===== Material supplied =====

File: src/sv/jbt_result_fifo.sv
module jbt_result_fifo
  import jbt_pkg::*;
(
  input  logic        clk,
  input  logic        rst_n,
  input  jbt_push_t   push,
  output logic        space_ok,
  output logic        out_valid,
  input  logic        out_ready,
  output jbt_result_t out_res
);

  localparam int unsigned DEPTH = 4;
  localparam int unsigned AW    = $clog2(DEPTH);

  jbt_result_t     mem_r [DEPTH];
  logic [AW-1:0]   wr_ptr_r, rd_ptr_r;
  logic [AW:0]     count_r, count_nxt;
  logic            pop;

  assign out_valid = (count_r != '0);
  assign out_res   = mem_r[rd_ptr_r];
  assign pop       = out_valid && out_ready;
  // Room for the worst case of two results from one byte
  assign space_ok  = (count_r <= (AW+1)'(DEPTH - 2));
  assign count_nxt = count_r + (AW+1)'(push.count) - (AW+1)'(pop);

  always_ff @(posedge clk) begin
    if (push.count != 2'd0) begin
      mem_r[wr_ptr_r] <= push.first;
    end
    if (push.count == 2'd2) begin
      mem_r[wr_ptr_r + AW'(1)] <= push.second;
    end
  end

  always_ff @(posedge clk) begin
    if (!rst_n) begin
      wr_ptr_r <= '0;
      rd_ptr_r <= '0;
      count_r  <= '0;
    end else begin
      wr_ptr_r <= wr_ptr_r + AW'(push.count);
      rd_ptr_r <= rd_ptr_r + AW'(pop);
      count_r  <= count_nxt;
    end
  end

`ifndef SYNTHESIS
  a_no_overrun: assert property (@(posedge clk) disable iff (!rst_n)
    push.count != 2'd0 |-> count_r + (AW+1)'(push.count) <= (AW+1)'(DEPTH))
    else $error("result queue overrun");

  a_push_gated: assert property (@(posedge clk) disable iff (!rst_n)
    !space_ok |-> push.count == 2'd0)
    else $error("push while queue lacks room");

  a_count_bound: assert property (@(posedge clk) disable iff (!rst_n)
    count_r <= (AW+1)'(DEPTH))
    else $error("result queue count out of range");
`endif

endmodule

File: src/sv/json_byte_tokenizer.sv
// Channel  Dir  Beat
// in_chan  in   data_byte[7:0], final_byte
// out_chan out  token_kind[3:0], token_offset[15:0], token_length[15:0],
//               error_code[1:0], run_end
//
// One byte per clock while the queue has room, through an input register and
// combinational lexing. Each byte yields zero, one or two tokens into a
// four-entry result queue; the output delivers one token per clock while the
// sink is ready, so bytes with two tokens set the sustained rate when tokens
// are dense. rst_n is synchronous; it returns the lexer to idle at offset zero.
// A byte waits in the input register while the queue has fewer than two free.
module json_byte_tokenizer
  import jbt_pkg::*;
#(
  parameter int unsigned MAX_DOC_BYTES = 65536
) (
  input logic        clk,
  input logic        rst_n,
  jbt_in_if.sink     in_chan,
  jbt_out_if.source  out_chan
);

  jbt_push_t   push;
  logic        space_ok;
  jbt_result_t head;

  jbt_lexer_core #(
    .MAX_DOC_BYTES(MAX_DOC_BYTES)
  ) u_core (
    .clk      (clk),
    .rst_n    (rst_n),
    .in_valid (in_chan.valid),
    .in_ready (in_chan.ready),
    .in_data  (in_chan.data_byte),
    .in_final (in_chan.final_byte),
    .space_ok (space_ok),
    .push     (push)
  );

  jbt_result_fifo u_fifo (
    .clk       (clk),
    .rst_n     (rst_n),
    .push      (push),
    .space_ok  (space_ok),
    .out_valid (out_chan.valid),
    .out_ready (out_chan.ready),
    .out_res   (head)
  );

  assign out_chan.token_kind   = head.token_kind;
  assign out_chan.token_offset = head.token_offset;
  assign out_chan.token_length = head.token_length;
  assign out_chan.error_code   = head.error_code;
  assign out_chan.run_end      = head.run_end;

endmodule

File: src/flat_wrapper.sv
// flat-port wrapper written by rule: the top's interface ports become plain ports
module json_byte_tokenizer_flat import jbt_pkg::*;
#(
  parameter int unsigned MAX_DOC_BYTES = 65536
)
  (clk, rst_n, in_chan_valid, in_chan_data_byte, in_chan_final_byte, in_chan_ready, out_chan_valid, out_chan_token_kind, out_chan_token_offset, out_chan_token_length, out_chan_error_code, out_chan_run_end, out_chan_ready);
  jbt_in_if in_chan_i ();
  jbt_out_if out_chan_i ();
  input logic clk;
  input logic rst_n;
  input wire logic [$bits(in_chan_i.valid)-1:0] in_chan_valid;
  input wire logic [$bits(in_chan_i.data_byte)-1:0] in_chan_data_byte;
  input wire logic [$bits(in_chan_i.final_byte)-1:0] in_chan_final_byte;
  output wire logic [$bits(in_chan_i.ready)-1:0] in_chan_ready;
  output wire logic [$bits(out_chan_i.valid)-1:0] out_chan_valid;
  output wire logic [$bits(out_chan_i.token_kind)-1:0] out_chan_token_kind;
  output wire logic [$bits(out_chan_i.token_offset)-1:0] out_chan_token_offset;
  output wire logic [$bits(out_chan_i.token_length)-1:0] out_chan_token_length;
  output wire logic [$bits(out_chan_i.error_code)-1:0] out_chan_error_code;
  output wire logic [$bits(out_chan_i.run_end)-1:0] out_chan_run_end;
  input wire logic [$bits(out_chan_i.ready)-1:0] out_chan_ready;
  assign in_chan_i.valid = in_chan_valid;
  assign in_chan_i.data_byte = in_chan_data_byte;
  assign in_chan_i.final_byte = in_chan_final_byte;
  assign in_chan_ready = in_chan_i.ready;
  assign out_chan_valid = out_chan_i.valid;
  assign out_chan_token_kind = out_chan_i.token_kind;
  assign out_chan_token_offset = out_chan_i.token_offset;
  assign out_chan_token_length = out_chan_i.token_length;
  assign out_chan_error_code = out_chan_i.error_code;
  assign out_chan_run_end = out_chan_i.run_end;
  assign out_chan_i.ready = out_chan_ready;
  json_byte_tokenizer #(.MAX_DOC_BYTES(MAX_DOC_BYTES)) u_core (.clk(clk), .rst_n(rst_n), .in_chan(in_chan_i), .out_chan(out_chan_i));
endmodule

=====

#### Task goal:
From the listing above, copy all lines holding the word "head".

#### Exercise answer:
  jbt_result_t head;
    .out_res   (head)
  assign out_chan.token_kind   = head.token_kind;
  assign out_chan.token_offset = head.token_offset;
  assign out_chan.token_length = head.token_length;
  assign out_chan.error_code   = head.error_code;
  assign out_chan.run_end      = head.run_end;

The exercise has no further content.